CRT cardiac resynchronization therapy, BNP brain natriuretic peptide, NT pro-BNP N terminal pro-BNP, ANP atrial natriuretic peptide, ADM adrenomedullin

The subanalysis from the Cardiac Resynchronization-Heart Failure (CARE-HF) study was the first randomized control trial confirming that CRT exerts an early (3 months) and sustained (18 months) reduction in NT pro-BNP levels possibly due to an improvement in LV systolic function and a reduction in mitral regurgitation [102]. In a subsequent analysis from the CARE-HF study, baseline log-transformed NT pro-BNP was an independent predictor of all-cause mortality, sudden death, and death from pump failure [103]. In a recent study by Smit et al. [104], atrial natriuretic peptide (ANP) predicted response to CRT while NT pro-BNP was associated with increased all-cause mortality. These studies prove that BNP levels at the time of initiation of therapy and subsequently during CRT serve as predictors of CRT response.
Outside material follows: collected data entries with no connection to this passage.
File: config.mk
export PLATFORM = sky130hd
export DESIGN_NAME = anton_neopixel_apb_bridge
export DESIGN_NICKNAME = d
export VERILOG_FILES = /design/src/rtl/anton_neopixel_apb_bridge.sv
export SDC_FILE = /design/constraint.sdc
export NUM_CORES = 1
export LEC_CHECK = 0
export ABC_AREA = 1
export BUFFER_PORTS_ARGS = -buffer_cell sky130_fd_sc_hd__buf_4
export CAP_MARGIN = 20
export CORE_MARGIN = 2
export CORE_UTILIZATION = 59
export CTS_BUF_LIST = sky130_fd_sc_hd__clkbuf_8 sky130_fd_sc_hd__clkbuf_16
export DETAILED_ROUTE_END_ITERATION = 7
export PLACE_DENSITY = 0.93
export SETUP_SLACK_MARGIN = 0.2
export SLEW_MARGIN = 20
export SYNTH_ARGS = -nofsm -noshare
export SYNTH_HDL_FRONTEND = slang
export SYNTH_SLANG_ARGS = --single-unit
File: constraint.sdc
create_clock -name busClk -period 7.26 [get_ports busClk]
set_input_delay 1.089 -clock busClk [delete_from_list [all_inputs] [get_ports busClk]]
set_output_delay 1.089 -clock busClk [all_outputs]
set_load 0.02 [all_outputs]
Adrenomedullin (ADM), a member of the natriuretic peptide family, has natriuretic and vasodilating properties [41]. It appears to have prognostic value in patients with chronic HF [40]. Morales et al. [105] showed that elevated levels of ADM at baseline were indicative of RR* after CRT. Larger studies are necessary to fully evaluate the prognostic potential of this biomarker.
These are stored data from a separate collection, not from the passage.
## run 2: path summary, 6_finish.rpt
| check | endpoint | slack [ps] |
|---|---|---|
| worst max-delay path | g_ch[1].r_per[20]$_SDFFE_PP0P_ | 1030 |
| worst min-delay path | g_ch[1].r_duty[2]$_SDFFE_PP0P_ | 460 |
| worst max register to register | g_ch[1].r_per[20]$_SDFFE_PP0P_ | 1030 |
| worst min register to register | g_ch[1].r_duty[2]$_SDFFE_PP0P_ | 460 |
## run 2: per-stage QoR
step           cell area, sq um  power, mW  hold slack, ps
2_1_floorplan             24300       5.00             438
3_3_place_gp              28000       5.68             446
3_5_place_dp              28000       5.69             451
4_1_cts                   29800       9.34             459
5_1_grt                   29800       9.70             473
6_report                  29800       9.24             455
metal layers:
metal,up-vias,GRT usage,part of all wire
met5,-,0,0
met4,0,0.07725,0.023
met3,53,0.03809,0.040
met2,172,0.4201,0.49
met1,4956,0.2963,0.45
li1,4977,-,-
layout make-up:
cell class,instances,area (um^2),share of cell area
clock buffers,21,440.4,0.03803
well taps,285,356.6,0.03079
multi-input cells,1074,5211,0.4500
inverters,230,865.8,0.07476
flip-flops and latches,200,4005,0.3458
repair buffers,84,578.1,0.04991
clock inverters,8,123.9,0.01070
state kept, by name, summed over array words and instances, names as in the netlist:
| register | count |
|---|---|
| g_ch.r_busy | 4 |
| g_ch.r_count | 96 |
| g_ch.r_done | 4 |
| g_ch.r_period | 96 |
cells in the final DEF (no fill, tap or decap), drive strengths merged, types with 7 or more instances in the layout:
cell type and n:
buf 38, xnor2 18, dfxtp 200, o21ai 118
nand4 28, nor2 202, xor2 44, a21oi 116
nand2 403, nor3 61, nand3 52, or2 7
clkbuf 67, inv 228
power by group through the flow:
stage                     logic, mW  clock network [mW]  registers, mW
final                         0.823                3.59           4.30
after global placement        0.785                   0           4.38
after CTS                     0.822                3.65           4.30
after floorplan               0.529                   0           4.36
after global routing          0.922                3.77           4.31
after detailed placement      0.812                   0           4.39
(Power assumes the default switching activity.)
`config.mk`:
```
export PLATFORM = sky130hd
export DESIGN_NAME = fpga_config_loader
export DESIGN_NICKNAME = d
export VERILOG_FILES = /design/src/rtl/fpga_config_loader.sv
export SDC_FILE = /design/constraint.sdc
export NUM_CORES = 1
export LEC_CHECK = 0
export CAP_MARGIN = 20
export CORE_MARGIN = 2
export CORE_UTILIZATION = 49
export DETAILED_ROUTE_END_ITERATION = 10
export GPL_TIMING_DRIVEN = 1
export PLACE_DENSITY = 0.84
export RECOVER_POWER = 50
export SYNTH_ARGS = -nofsm -noshare
export SYNTH_HDL_FRONTEND = slang
export SYNTH_SLANG_ARGS = --single-unit
```
`constraint.sdc`:
```
create_clock -name config_clk -period 3.78 [get_ports config_clk]
set_input_delay 0.567 -clock config_clk [delete_from_list [all_inputs] [get_ports config_clk]]
set_output_delay 0.567 -clock config_clk [all_outputs]
set_load 0.03 [all_outputs]
```
`src/rtl/fpga_config_loader.sv`:
```
// ---------------------------------------------------------------------------
// fpga_config_loader
//
// Purpose:
//   Loads configuration frames into a fabric of NUM_ROWS x NUM_COLS tiles.
//   The bitstream arrives SHIFT_WIDTH bits per beat and is shifted into a
//   FRAME_W-bit frame register. Once a frame is complete, the matching
//   one-hot frame write strobe is pulsed for STROBE_LEN cycles.
//
//   Two modes are supported:
//   - Auto: a start pulse streams every frame in order, beginning at frame 0.
//   - Manual: legacy software control of shifting, address and strobe.
//
// Ports:
//   config_clk      sole clock, rising edge
//   config_rst_n    synchronous active-low reset
//   mode_auto       1 = auto streaming load, 0 = manual control
//   start           auto mode: begin a full load from frame 0
//   din/din_valid   bitstream beat and its valid flag
//   din_ready       beat accepted when din_valid & din_ready
//   man_shift       manual: shift din into the frame register
//   man_addr_reset  manual: clear frame address (wins over increment)
//   man_addr_incr   manual: increment frame address (wraps)
//   man_strobe      manual: pulse strobe of current frame, one cycle later
//   frame_data      frame data register
//   frame_strobe    registered one-hot frame write strobes
//   frame_addr      current frame address
//   busy/done       auto load in progress / auto load finished
//   overrun         sticky: data offered while no load was running
// ---------------------------------------------------------------------------
module fpga_config_loader #(
    parameter int NUM_ROWS           = 3,
    parameter int NUM_COLS           = 6,
    parameter int FRAME_BITS_PER_ROW = 32,
    parameter int MAX_FRAMES_PER_COL = 36,
    parameter int SHIFT_WIDTH        = 8,
    parameter int STROBE_LEN         = 2,
    localparam int FRAME_W           = NUM_ROWS * FRAME_BITS_PER_ROW,
    localparam int NUM_FRAMES        = NUM_COLS * MAX_FRAMES_PER_COL,
    localparam int BEATS             = FRAME_W / SHIFT_WIDTH,
    localparam int ADDR_W            = (NUM_FRAMES > 1) ? $clog2(NUM_FRAMES) : 1
) (
    input  logic                   config_clk,
    input  logic                   config_rst_n,
    input  logic                   mode_auto,
    input  logic                   start,
    input  logic [SHIFT_WIDTH-1:0] din,
    input  logic                   din_valid,
    output logic                   din_ready,
    input  logic                   man_shift,
    input  logic                   man_addr_reset,
    input  logic                   man_addr_incr,
    input  logic                   man_strobe,
    output logic [FRAME_W-1:0]     frame_data,
    output logic [NUM_FRAMES-1:0]  frame_strobe,
    output logic [ADDR_W-1:0]      frame_addr,
    output logic                   busy,
    output logic                   done,
    output logic                   overrun
);

    localparam int BEAT_W  = (BEATS > 1) ? $clog2(BEATS) : 1;
    localparam int TIMER_W = 4;

    typedef enum logic [2:0] {
        ST_IDLE,
        ST_SHIFT,
        ST_STROBE,
        ST_GAP,
        ST_DONE
    } loaderState_t;

    loaderState_t r_state;
    loaderState_t w_nextState;

    logic [FRAME_W-1:0]    r_frameData;
    logic [NUM_FRAMES-1:0] r_frameStrobe;
    logic [ADDR_W-1:0]     r_frameAddr;
    logic [BEAT_W-1:0]     r_beatCount;
    logic [TIMER_W-1:0]    r_strobeTimer;
    logic                  r_overrun;

    logic                  w_accept;
    logic                  w_lastBeat;
    logic                  w_strobeEnd;
    logic                  w_lastFrame;
    logic                  w_idleOrDone;
    logic                  w_startLoad;
    logic                  w_manual;
    logic                  w_addrInRange;
    logic [NUM_FRAMES-1:0] w_addrOneHot;
    logic [FRAME_W-1:0]    w_shifted;

    // Shared decode used by both the FSM and the datapath. The one-hot strobe
    // pattern is gated by an explicit range check so that manual addresses
    // beyond the last frame never select a strobe bit.
    always_comb begin
        w_idleOrDone  = (r_state == ST_IDLE) || (r_state == ST_DONE);
        w_startLoad   = w_idleOrDone && start && mode_auto;
        w_manual      = (r_state == ST_IDLE) && !mode_auto;
        w_accept      = (r_state == ST_SHIFT) && din_valid;
        w_lastBeat    = w_accept && (r_beatCount == BEAT_W'(BEATS - 1));
        w_strobeEnd   = (r_strobeTimer == TIMER_W'(STROBE_LEN - 1));
        w_lastFrame   = (int'(r_frameAddr) == NUM_FRAMES - 1);
        w_addrInRange = (int'(r_frameAddr) < NUM_FRAMES);
        w_addrOneHot  = w_addrInRange ? (NUM_FRAMES'(1) << r_frameAddr) : '0;
        w_shifted     = {din, r_frameData[FRAME_W-1:SHIFT_WIDTH]};
    end

    // State register for the auto-load sequencer. Reset is synchronous, so a
    // reset sampled mid-load drops straight back to idle on that same edge.
    always_ff @(posedge config_clk) begin
        if (!config_rst_n) begin
            r_state <= ST_IDLE;
        end else begin
            r_state <= w_nextState;
        end
    end

    // Next-state and status decode. A frame is shifted in, its strobe is held
    // for STROBE_LEN cycles, and one quiet gap cycle separates it from the
    // next frame. mode_auto only matters while idle or done, so toggling it
    // during a load has no effect until the load has finished.
    always_comb begin
        w_nextState = r_state;
        din_ready   = 1'b0;
        busy        = 1'b0;
        done        = 1'b0;
        case (r_state)
            ST_IDLE: begin
                if (w_startLoad) begin
                    w_nextState = ST_SHIFT;
                end
            end
            ST_SHIFT: begin
                din_ready = 1'b1;
                busy      = 1'b1;
                if (w_lastBeat) begin
                    w_nextState = ST_STROBE;
                end
            end
            ST_STROBE: begin
                busy = 1'b1;
                if (w_strobeEnd) begin
                    w_nextState = ST_GAP;
                end
            end
            ST_GAP: begin
                busy        = 1'b1;
                w_nextState = w_lastFrame ? ST_DONE : ST_SHIFT;
            end
            ST_DONE: begin
                done = 1'b1;
                if (w_startLoad) begin
                    w_nextState = ST_SHIFT;
                end
            end
            default: begin
                w_nextState = ST_IDLE;
            end
        endcase
    end

    // Datapath registers. The strobe register defaults to zero every cycle and
    // is only loaded with a one-hot pattern when a frame completes, while its
    // STROBE_LEN window is still running, or from a manual strobe request.
    // That keeps frame_strobe straight from flops and never more than one hot.
    // Manual controls act only in idle with mode_auto low.
    always_ff @(posedge config_clk) begin
        if (!config_rst_n) begin
            r_frameData   <= '0;
            r_frameStrobe <= '0;
            r_frameAddr   <= '0;
            r_beatCount   <= '0;
            r_strobeTimer <= '0;
            r_overrun     <= 1'b0;
        end else begin
            r_frameStrobe <= '0;
            if (w_startLoad) begin
                r_frameAddr   <= '0;
                r_beatCount   <= '0;
                r_strobeTimer <= '0;
                r_overrun     <= 1'b0;
            end else begin
                case (r_state)
                    ST_IDLE, ST_DONE: begin
                        if (mode_auto && din_valid) begin
                            r_overrun <= 1'b1;
                        end
                        if (w_manual) begin
                            if (man_shift) begin
                                r_frameData <= w_shifted;
                            end
                            if (man_strobe) begin
                                r_frameStrobe <= w_addrOneHot;
                            end
                            if (man_addr_reset) begin
                                r_frameAddr <= '0;
                            end else if (man_addr_incr) begin
                                r_frameAddr <= r_frameAddr + 1'b1;
                            end
                        end
                    end
                    ST_SHIFT: begin
                        if (w_accept) begin
                            r_frameData <= w_shifted;
                            if (w_lastBeat) begin
                                r_beatCount   <= '0;
                                r_strobeTimer <= '0;
                                r_frameStrobe <= w_addrOneHot;
                            end else begin
                                r_beatCount <= r_beatCount + 1'b1;
                            end
                        end
                    end
                    ST_STROBE: begin
                        if (w_strobeEnd) begin
                            r_strobeTimer <= '0;
                        end else begin
                            r_strobeTimer <= r_strobeTimer + 1'b1;
                            r_frameStrobe <= w_addrOneHot;
                        end
                    end
                    ST_GAP: begin
                        if (!w_lastFrame) begin
                            r_frameAddr <= r_frameAddr + 1'b1;
                        end
                    end
                    default: begin
                    end
                endcase
            end
        end
    end

    assign frame_data   = r_frameData;
    assign frame_strobe = r_frameStrobe;
    assign frame_addr   = r_frameAddr;
    assign overrun      = r_overrun;

endmodule

```
==> results of run 1 <==
[sequential cells by signal, indices dropped and copies added (netlist names)]
| name | count |
|---|---|
| r_strobeTimer | 4 |
| frame_addr | 8 |
| frame_data | 96 |
| frame_strobe | 216 |
| overrun | 1 |
| r_beatCount | 4 |
| r_state | 3 |
File: src/rtl/ym3438_pkg.sv
// Shared YM3438 LFO definitions: slot count, bus widths, PM payload, AMS shift lookup.
package ym3438_pkg;

  localparam int unsigned SLOTS  = 24;
  localparam int unsigned SLOT_W = 5;
  localparam int unsigned LFO_W  = 7;
  localparam int unsigned AM_W   = 7;

  // Vibrato payload handed to the phase generator.
  typedef struct packed {
    logic       neg;
    logic [2:0] q;
    logic [2:0] pms;
  } lfo_pm_t;

  // AMS -> right shift of the 7-bit tremolo depth; 8 shifts everything out (no tremolo).
  function automatic logic [3:0] ams_shift(input logic [1:0] ams);
    logic [3:0] sh;
    case (ams)
      2'd0:    sh = 4'd8;
      2'd1:    sh = 4'd3;
      2'd2:    sh = 4'd1;
      default: sh = 4'd0;
    endcase
    return sh;
  endfunction

endpackage

File: src/rtl/ym3438_lfo_am_shape.sv
// Tremolo shaping: folds the held LFO count into a 0..63 triangle, doubles it and applies the AMS shift.
// Ports:
//   hold     in  7  snapshotted LFO counter
//   ams      in  2  channel AMS
//   am_out_c out 7  tremolo attenuation (combinational)
module ym3438_lfo_am_shape
  import ym3438_pkg::*;
(
  input  logic [LFO_W-1:0] hold,
  input  logic [1:0]       ams,
  output logic [AM_W-1:0]  am_out_c
);

  logic [5:0]      am_raw;
  logic [AM_W-1:0] am_full;

  always_comb begin
    // Lower half of the LFO period counts down, upper half counts up.
    am_raw   = hold[6] ? hold[5:0] : ~hold[5:0];
    am_full  = {am_raw, 1'b0};
    am_out_c = am_full >> ams_shift(ams);
  end

endmodule
==> src/rtl/input_clock_monitor_pkg.sv <==
// Shared definitions for the input clock monitor: FSM encoding, nominal
// defaults for a 250 MHz monitored clock, and the window range test.
package input_clock_monitor_pkg;

  typedef enum logic [0:0] {
    ST_IDLE    = 1'b0,
    ST_MEASURE = 1'b1
  } mon_state_e;

  // One transition of the divide-by-2 toggle per monitored clock cycle.
  localparam int unsigned DEF_GATE_CYCLES = 32'd1000000;
  localparam int unsigned DEF_GATE_WIDTH  = 32'd20;
  localparam int unsigned DEF_COUNT_WIDTH = 32'd20;
  localparam int unsigned DEF_MIN_COUNT   = 32'd240000;
  localparam int unsigned DEF_MAX_COUNT   = 32'd260000;
  localparam int unsigned DEF_LOCK_GOOD   = 32'd4;
  localparam int unsigned DEF_SYNC_STAGES = 32'd2;

  function automatic logic in_window(input logic [31:0] value,
                                     input logic [31:0] lo,
                                     input logic [31:0] hi);
    return (value >= lo) && (value <= hi);
  endfunction

endpackage

==> src/rtl/input_clock_monitor_sync.sv <==
// Multi-flop synchronizer for a toggling heartbeat plus a history flop; the
// XOR of the two flags every transition in either direction.
module toggle_edge_sync
  import input_clock_monitor_pkg::*;
#(
  parameter int unsigned SYNC_STAGES = DEF_SYNC_STAGES
) (
  input  logic clk_i,
  input  logic rst_i,
  input  logic async_i,
  output logic edge_o
);

  logic [SYNC_STAGES-1:0] sync_q;
  logic [SYNC_STAGES-1:0] sync_d;
  logic                   hist_q;
  logic                   hist_d;

  // Next-state of the synchronizer chain and history flop.
  always_comb begin
    sync_d = {sync_q[SYNC_STAGES-2:0], async_i};
    hist_d = sync_q[SYNC_STAGES-1];
  end

  // Synchronizer and history registers.
  always_ff @(posedge clk_i) begin
    if (rst_i) begin
      sync_q <= {SYNC_STAGES{1'b0}};
      hist_q <= 1'b0;
    end else begin
      sync_q <= sync_d;
      hist_q <= hist_d;
    end
  end

  assign edge_o = sync_q[SYNC_STAGES-1] ^ hist_q;

endmodule
==> src/rtl/sme_host_tx.sv <==
// Host-side driver for the string-match engine: buffers a string and a pattern, serializes them, captures the result.
// Latency: first char the cycle after start is sampled; done the cycle after valid, or after TIMEOUT cycles in WAIT.
// Backpressure: none; start/load_en/load_clr are dropped while busy, and a buffer write when that buffer is full is dropped.
module sme_host_tx #(
   parameter int STR_MAX = 32,
   parameter int PAT_MAX = 8,
   parameter int TIMEOUT = 64
) (
   input  logic       clk,
   input  logic       reset,
   input  logic       load_clr,
   input  logic       load_en,
   input  logic       load_sel,
   input  logic [7:0] load_data,
   input  logic       start,
   input  logic       send_str,
   output logic [7:0] chardata,
   output logic       isstring,
   output logic       ispattern,
   input  logic       valid,
   input  logic       match,
   input  logic [4:0] match_index,
   output logic       busy,
   output logic       done,
   output logic       result_match,
   output logic [4:0] result_index,
   output logic       timeout_err
);

   localparam int SLW = $clog2(STR_MAX + 1);
   localparam int PLW = $clog2(PAT_MAX + 1);
   localparam int SIW = $clog2(STR_MAX);
   localparam int PIW = $clog2(PAT_MAX);
   localparam int CW  = $clog2(TIMEOUT);

   typedef enum logic [2:0] {IDLE, SEND_STR, SEND_PAT, WAIT, DONE} state_t;

   state_t           r_state, w_state_nxt;
   logic [7:0]       r_str [STR_MAX];
   logic [7:0]       r_pat [PAT_MAX];
   logic [SLW-1:0]   r_str_len;
   logic [PLW-1:0]   r_pat_len;
   logic             r_sent_flag;
   logic [SLW-1:0]   r_idx, w_idx_nxt;
   logic [CW-1:0]    r_cnt, w_cnt_nxt;

   logic             w_idle, w_start_ok, w_str_wr, w_pat_wr, w_sent_set;
   logic [7:0]       w_chardata;
   logic             w_isstring, w_ispattern, w_busy, w_done;
   logic             w_res_match, w_tmo;
   logic [4:0]       w_res_index;

   assign w_idle     = (r_state == IDLE);
   // A pattern-only send reuses the string the engine already holds, so it needs a prior string send.
   assign w_start_ok = w_idle && start && (r_pat_len != '0) &&
                       (send_str ? (r_str_len != '0) : r_sent_flag);
   // Clear beats append; appends to a full buffer are dropped.
   assign w_str_wr   = w_idle && load_en && !load_clr && !load_sel && (r_str_len != SLW'(STR_MAX));
   assign w_pat_wr   = w_idle && load_en && !load_clr &&  load_sel && (r_pat_len != PLW'(PAT_MAX));

   // Next-state and next-output logic; every output is then registered.
   always_comb begin
      w_state_nxt = r_state;
      w_idx_nxt   = r_idx;
      w_cnt_nxt   = r_cnt;
      w_chardata  = chardata;
      w_isstring  = isstring;
      w_ispattern = ispattern;
      w_busy      = busy;
      w_done      = 1'b0;
      w_res_match = result_match;
      w_res_index = result_index;
      w_tmo       = timeout_err;
      w_sent_set  = 1'b0;
      case (r_state)
         IDLE: begin
            if (w_start_ok) begin
               w_busy    = 1'b1;
               w_tmo     = 1'b0;
               w_idx_nxt = SLW'(1);
               if (send_str) begin
                  w_state_nxt = SEND_STR;
                  w_chardata  = r_str[0];
                  w_isstring  = 1'b1;
               end else begin
                  w_state_nxt = SEND_PAT;
                  w_chardata  = r_pat[0];
                  w_ispattern = 1'b1;
               end
            end
         end
         SEND_STR: begin
            if (r_idx == r_str_len) begin
               // Last string char was on the wire; roll straight into the pattern.
               w_sent_set  = 1'b1;
               w_state_nxt = SEND_PAT;
               w_isstring  = 1'b0;
               w_ispattern = 1'b1;
               w_chardata  = r_pat[0];
               w_idx_nxt   = SLW'(1);
            end else begin
               w_chardata = r_str[r_idx[SIW-1:0]];
               w_idx_nxt  = r_idx + SLW'(1);
            end
         end
         SEND_PAT: begin
            if (r_idx == SLW'(r_pat_len)) begin
               w_state_nxt = WAIT;
               w_ispattern = 1'b0;
               w_chardata  = 8'd0;
               w_cnt_nxt   = '0;
            end else begin
               w_chardata = r_pat[r_idx[PIW-1:0]];
               w_idx_nxt  = r_idx + SLW'(1);
            end
         end
         WAIT: begin
            if (valid) begin
               w_res_match = match;
               w_res_index = match_index;
               w_done      = 1'b1;
               w_busy      = 1'b0;
               w_state_nxt = DONE;
            end else if (r_cnt == CW'(TIMEOUT - 1)) begin
               w_res_match = 1'b0;
               w_res_index = 5'd0;
               w_tmo       = 1'b1;
               w_done      = 1'b1;
               w_busy      = 1'b0;
               w_state_nxt = DONE;
            end else begin
               w_cnt_nxt = r_cnt + CW'(1);
            end
         end
         DONE:    w_state_nxt = IDLE;
         default: w_state_nxt = IDLE;
      endcase
   end

   // State, sequencing counters and registered outputs.
   always_ff @(posedge clk or posedge reset) begin
      if (reset) begin
         r_state      <= IDLE;
         r_idx        <= '0;
         r_cnt        <= '0;
         chardata     <= 8'd0;
         isstring     <= 1'b0;
         ispattern    <= 1'b0;
         busy         <= 1'b0;
         done         <= 1'b0;
         result_match <= 1'b0;
         result_index <= 5'd0;
         timeout_err  <= 1'b0;
      end else begin
         r_state      <= w_state_nxt;
         r_idx        <= w_idx_nxt;
         r_cnt        <= w_cnt_nxt;
         chardata     <= w_chardata;
         isstring     <= w_isstring;
         ispattern    <= w_ispattern;
         busy         <= w_busy;
         done         <= w_done;
         result_match <= w_res_match;
         result_index <= w_res_index;
         timeout_err  <= w_tmo;
      end
   end

   // Buffer lengths and the string-already-sent flag.
   always_ff @(posedge clk or posedge reset) begin
      if (reset) begin
         r_str_len   <= '0;
         r_pat_len   <= '0;
         r_sent_flag <= 1'b0;
      end else begin
         if (w_sent_set) r_sent_flag <= 1'b1;
         if (w_idle && load_clr) begin
            r_str_len <= '0;
            r_pat_len <= '0;
         end else begin
            if (w_str_wr) r_str_len <= r_str_len + SLW'(1);
            if (w_pat_wr) r_pat_len <= r_pat_len + PLW'(1);
         end
      end
   end

   // Character storage; contents are don't-care until loaded.
   always_ff @(posedge clk) begin
      if (w_str_wr) r_str[r_str_len[SIW-1:0]] <= load_data;
      if (w_pat_wr) r_pat[r_pat_len[PIW-1:0]] <= load_data;
   end

endmodule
4.3 Biomarkers of cardiomyocyte damage

Troponin is the most frequently used marker for cardiomyocyte damage and is usually released into the circulation in the setting of cardiomyocyte necrosis [42]. It is routinely used in the diagnosis and management of ACS, though detectable levels of TnI and TnT have been reported in patients with HF without any evidence of myocardial ischemia [106]. Furthermore, they appear to be predictive of increased risk of mortality. Studies have demonstrated [107] that measurement of TnT by high-sensitivity assays (hs-TnT) was predictive of cardiovascular death and HF in patients with stable CAD. To date, there has been only one study [108] that assessed the role of hs-TnT in relation to CRT. This study revealed that elevated levels of hs-TnT were present in the majority of HF patients and were predictive of response to CRT and incidence of severe cardiovascular events.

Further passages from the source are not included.